Rapid progress is being made in explaining how information is processed by the brain, and this may contribute to a deeper understanding of the relationship between myself and my body. The information that is integral to my experience and my memories contributes crucially to being me. One of the biggest questions anyone can ask is what happens after I die? Answers range from annihilation to reincarnation or some nirvana-like state. For those who have confidence in the evidence of the resurrection, the concept of information may offer insights into how the self endures. It will not be in the same body, which decays following death, but neither will it be disembodied. In some way information may give continuity to the reality of a person after death.

Within the foreseeable future information may become as fundamental a concept in the natural sciences as, say, energy, though it is too early to say what form this generalisation might take. There is no law of conservation of information comparable to the conservation of energy, which is why intelligent design arguments based on information do not work, and there is no equation relating information to mass. But information as a basic category of scientific thought seems to be ripe for development, and as that happens new insight may be gained into how it is a component of the nature of reality. In so far as reality has to be understood relationally, the flow of information may play a crucial role. But we need to learn much more about the nature of information and its physical instantiation before we can say how it contributes to the basis of reality.
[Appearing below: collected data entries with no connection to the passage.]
From an optimization exercise on the open Yosys and OpenROAD flow, aimed at small area and a short achievable clock period; shortcuts taken in it are not production practice.

==> job 4395: inputs <==
Design int8_mac_tree, start of the top module:
module int8_mac_tree (
    input clk,  
    input reset,  
    input signed [7:0] in0,
    input signed [7:0] in1,
    input signed [7:0] in2,
    input signed [7:0] in3,
    input signed [7:0] in4,
    input signed [7:0] in5,
    input signed [7:0] in6,
    input signed [7:0] in7,
    input signed [7:0] in8,
    input signed [7:0] in9,
    input signed [7:0] in10,
    input signed [7:0] in11,
    input signed [7:0] in12,
    input signed [7:0] in13,
    input signed [7:0] in14,
    input signed [7:0] in15,
    output signed [31:0] out,
    output reg signed [15:0] prod0, prod1, prod2, prod3, prod4, prod5, prod6, prod7,
    output signed [17:0] sum_level2_0, sum_level2_1
);
    wire signed [15:0] p0, p1, p2, p3, p4, p5, p6, p7;
    multiplier_8bit mul0 (.A(in0),  .B(in1),  .P(p0));
    multiplier_8bit mul1 (.A(in2),  .B(in3),  .P(p1));
    multiplier_8bit mul2 (.A(in4),  .B(in5),  .P(p2));
    multiplier_8bit mul3 (.A(in6),  .B(in7),  .P(p3));
    multiplier_8bit mul4 (.A(in8),  .B(in9),  .P(p4));
    multiplier_8bit mul5 (.A(in10), .B(in11), .P(p5));
    multiplier_8bit mul6 (.A(in12), .B(in13), .P(p6));
    multiplier_8bit mul7 (.A(in14), .B(in15), .P(p7));
    always @(posedge clk or posedge reset) begin
        if (reset) begin
            prod0 <= 16'h0; prod1 <= 16'h0; prod2 <= 16'h0; prod3 <= 16'h0;
            prod4 <= 16'h0; prod5 <= 16'h0; prod6 <= 16'h0; prod7 <= 16'h0;
        end else begin
            prod0 <= p0; prod1 <= p1; prod2 <= p2; prod3 <= p3;
            prod4 <= p4; prod5 <= p5; prod6 <= p6; prod7 <= p7;
        end
    end
    adder_16bit sum0 (.A(prod0), .B(prod1), .C(prod2), .D(prod3), .S(sum_level2_0));
    adder_16bit sum1 (.A(prod4), .B(prod5), .C(prod6), .D(prod7), .S(sum_level2_1));
    reg signed [18:0] out_r;
    wire signed [18:0] out_sum;
    adder_18bit add_final (.A(sum_level2_0), .B(sum_level2_1), .S(out_sum));
    always @(posedge clk or posedge reset) begin
  ...
export LEC_CHECK = 0
export CAP_MARGIN = 20
export CORE_MARGIN = 2
export CORE_UTILIZATION = 40
export SLEW_MARGIN = 20
create_clock -name core_clock -period 12.0 [get_ports {clk}]
run.sh (not shown) runs the stock make flow with config.mk's settings and CLKGATE_MAP_FILE= SYNTH_SCRIPT=/design/flow/synth_recipe.tcl, a recipe that flattens the netlist after the stock synthesis.
==> job 3207: changes against job 4395 <==
--- a/flow/design.v
+++ b/flow/design.v
@@ -294,23 +294,217 @@
     wire s145;
     wire c146;
     assign s145 = c104 ^ c122 ^ s123;
     assign c146 = (c104 & c122) | (c104 & s123) | (c122 & s123);
     wire s147;
     wire c148;
     assign s147 = pp56 ^ pp63 ^ c124;
     assign c148 = (pp56 & pp63) | (pp56 & c124) | (pp63 & c124);
-    wire [14:0] va149;
-    wire [14:0] vb150;
-    wire [14:0] vs151;
-    assign va149 = {1'b1, pp64, c146, c144, c142, c140, c138, c136, c134, c132, c130, c128, c126, pp17, pp2};
-    assign vb150 = {1'b0, c148, s147, s145, s143, s141, s139, s137, s135, s133, s131, s129, s127, s125, pp9};
-    assign vs151 = va149 + vb150;
-    assign P = {vs151[14], vs151[13], vs151[12], vs151[11], vs151[10], vs151[9], vs151[8], vs151[7], vs151[6], vs151[5], vs151[4], vs151[3], vs151[2], vs151[1], vs151[0], pp1};
+    wire g149;
+    wire p150;
+    assign g149 = pp2 & pp9;
+    assign p150 = pp2 ^ pp9;
+    wire g151;
+    wire p152;
+    assign g151 = pp17 & s125;
+    assign p152 = pp17 ^ s125;
+    wire g153;
+    wire p154;
+    assign g153 = c126 & s127;
+    assign p154 = c126 ^ s127;
+    wire g155;
+    wire p156;
+    assign g155 = c128 & s129;
+    assign p156 = c128 ^ s129;
+    wire g157;
+    wire p158;
+    assign g157 = c130 & s131;
+    assign p158 = c130 ^ s131;
+    wire g159;
+    wire p160;
+    assign g159 = c132 & s133;
+    assign p160 = c132 ^ s133;
+    wire g161;
+    wire p162;
+    assign g161 = c134 & s135;
+    assign p162 = c134 ^ s135;
+    wire g163;
+    wire p164;
+    assign g163 = c136 & s137;
+    assign p164 = c136 ^ s137;
+    wire g165;
+    wire p166;
+    assign g165 = c138 & s139;
+    assign p166 = c138 ^ s139;
+    wire g167;
+    wire p168;
+    assign g167 = c140 & s141;
+    assign p168 = c140 ^ s141;
+    wire g169;
+    wire p170;
+    assign g169 = c142 & s143;
+    assign p170 = c142 ^ s143;
+    wire g171;
+    wire p172;
+    assign g171 = c144 & s145;
+    assign p172 = c144 ^ s145;
+    wire g173;
+    wire p174;
+    assign g173 = c146 & s147;
+    assign p174 = c146 ^ s147;
+    wire g175;
+    wire p176;
+    assign g175 = pp64 & c148;
+    assign p176 = pp64 ^ c148;
+    wire g177;
+    wire p178;
+    assign g177 = 1'b1 & 1'b0;
+    assign p178 = 1'b1 ^ 1'b0;
+    wire G179;
+    assign G179 = g151 | (p152 & g149);
+    wire P180;
+    assign P180 = p152 & p150;
+    wire G181;
+    assign G181 = g155 | (p156 & g153);
+    wire P182;
+    assign P182 = p156 & p154;
+    wire G183;
+    assign G183 = g159 | (p160 & g157);
+    wire P184;
+    assign P184 = p160 & p158;
+    wire G185;
+    assign G185 = g163 | (p164 & g161);
+    wire P186;
+    assign P186 = p164 & p162;
+    wire G187;
+    assign G187 = g167 | (p168 & g165);
+    wire P188;
+    assign P188 = p168 & p166;
+    wire G189;
+    assign G189 = g171 | (p172 & g169);
+    wire P190;
+    assign P190 = p172 & p170;
+    wire G191;
+    assign G191 = g175 | (p176 & g173);
+    wire P192;
+    assign P192 = p176 & p174;
+    wire G193;
+    assign G193 = g153 | (p154 & G179);
+    wire P194;
+    assign P194 = p154 & P180;
+    wire G195;
+    assign G195 = G181 | (P182 & G179);
+    wire P196;
+    assign P196 = P182 & P180;
+    wire G197;
+    assign G197 = g161 | (p162 & G183);
+    wire P198;
+    assign P198 = p162 & P184;
+    wire G199;
+    assign G199 = G185 | (P186 & G183);
+    wire P200;
+    assign P200 = P186 & P184;
+    wire G201;
+    assign G201 = g169 | (p170 & G187);
+    wire P202;
+    assign P202 = p170 & P188;
+    wire G203;
+    assign G203 = G189 | (P190 & G187);
+    wire P204;
+    assign P204 = P190 & P188;
+    wire G205;
+    assign G205 = g177 | (p178 & G191);
+    wire P206;
+    assign P206 = p178 & P192;
+    wire G207;
+    assign G207 = g157 | (p158 & G195);
+    wire P208;
+    assign P208 = p158 & P196;
+    wire G209;
+    assign G209 = G183 | (P184 & G195);
+    wire P210;
+    assign P210 = P184 & P196;
+    wire G211;
+    assign G211 = G197 | (P198 & G195);
+    wire P212;
+    assign P212 = P198 & P196;
+    wire G213;
+    assign G213 = G199 | (P200 & G195);
+    wire P214;
+    assign P214 = P200 & P196;
+    wire G215;
+    assign G215 = g173 | (p174 & G203);
+    wire P216;
+    assign P216 = p174 & P204;
+    wire G217;
+    assign G217 = G191 | (P192 & G203);
+    wire P218;
+    assign P218 = P192 & P204;
+    wire G219;
+    assign G219 = G205 | (P206 & G203);
+    wire P220;
+    assign P220 = P206 & P204;
+    wire G221;
+    assign G221 = g165 | (p166 & G213);
+    wire P222;
+    assign P222 = p166 & P214;
+    wire G223;
+    assign G223 = G187 | (P188 & G213);
+    wire P224;
+    assign P224 = P188 & P214;
+    wire G225;
+    assign G225 = G201 | (P202 & G213);
+    wire P226;
+    assign P226 = P202 & P214;
+    wire G227;
+    assign G227 = G203 | (P204 & G213);
+    wire P228;
+    assign P228 = P204 & P214;
+    wire G229;
+    assign G229 = G215 | (P216 & G213);
+    wire P230;
+    assign P230 = P216 & P214;
+    wire G231;
+    assign G231 = G217 | (P218 & G213);
+    wire P232;
+    assign P232 = P218 & P214;
+    wire G233;
+    assign G233 = G219 | (P220 & G213);
+    wire P234;
+    assign P234 = P220 & P214;
+    wire sum235;
+    assign sum235 = p152 ^ g149;
+    wire sum236;
+    assign sum236 = p154 ^ G179;
+    wire sum237;
+    assign sum237 = p156 ^ G193;
+    wire sum238;
+    assign sum238 = p158 ^ G195;
+    wire sum239;
+    assign sum239 = p160 ^ G207;
+    wire sum240;
+    assign sum240 = p162 ^ G209;
+    wire sum241;
+    assign sum241 = p164 ^ G211;
+    wire sum242;
+    assign sum242 = p166 ^ G213;
+    wire sum243;
+    assign sum243 = p168 ^ G221;
+    wire sum244;
+    assign sum244 = p170 ^ G223;
+    wire sum245;
+    assign sum245 = p172 ^ G225;
+    wire sum246;
+    assign sum246 = p174 ^ G227;
+    wire sum247;
+    assign sum247 = p176 ^ G229;
+    wire sum248;
+    assign sum248 = p178 ^ G231;
+    assign P = {sum248, sum247, sum246, sum245, sum244, sum243, sum242, sum241, sum240, sum239, sum238, sum237, sum236, sum235, p150, pp1};
 endmodule
 module adder_16bit (
     input signed [15:0] A,
     input signed [15:0] B,
     input signed [15:0] C,
     input signed [15:0] D,
     output signed [17:0] S
 );
==> flow/flow/run.sh (new file) <==
#!/bin/bash
# Standard layout, with the port buffers made from a plain buffer cell
# instead of the delay buffer buffer_ports picks on its own.
set -euo pipefail
export BUFFER_PORTS_ARGS="-buffer_cell sky130_fd_sc_hd__buf_2"
bash standard.sh > standard.log 2>&1
==> flow/standard.sh (new file) <==
#!/bin/bash
# synth_recipe.tcl (not shown) runs the flow's synth.tcl, then flattens the netlist and writes it again
# the make line also repeats each setting of config.mk as NAME=value (left out here)
make -C /OpenROAD-flow-scripts/flow DESIGN_CONFIG=/design/flow/config.mk WORK_HOME=/design/flow/orfs CLKGATE_MAP_FILE= SYNTH_SCRIPT=/design/flow/synth_recipe.tcl "${@:-finish}"
removed: flow/run.sh
==> notes.md <==
----------------------------------------------------
[Outcome]
  Status ... timing/DRC/antenna clean

[Global route]
  M1 GR Usage ... 27.4%

[Setup path]
  Reg-to-reg critical path endpoint ... out_r[17]$_DFF_PP0_

[Final layout]
  Non-clk invs ... 467
  Share of post-route cells with drive strength above 1 ... 14.9%

[Die]
  Die Area ... 55,900 um^2

[Placed design]
  Number of placed instances with taps included ... 3,234

----------------------------------------------------
That was job 3207.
Most of this essay has been about information. Reality is fairly widely understood as the way the world is, irrespective of what we might think it to be. Leaving aside for a moment the issues raised by quantum theory, this leaves open the question: what is at the core of reality?

Is that a question for science alone, or other modes of enquiry also necessary?

Is it a matter for individual choice, or should all rational people agree?

Richard Feynman once wrote that if he could pass on only one sentence to a future generation, it would be that all things are made of atoms. If we wished to pass on the greatest insight about reality in the fewest words, what would it be?

Discussion Summary

Here are two postulates about reality and information.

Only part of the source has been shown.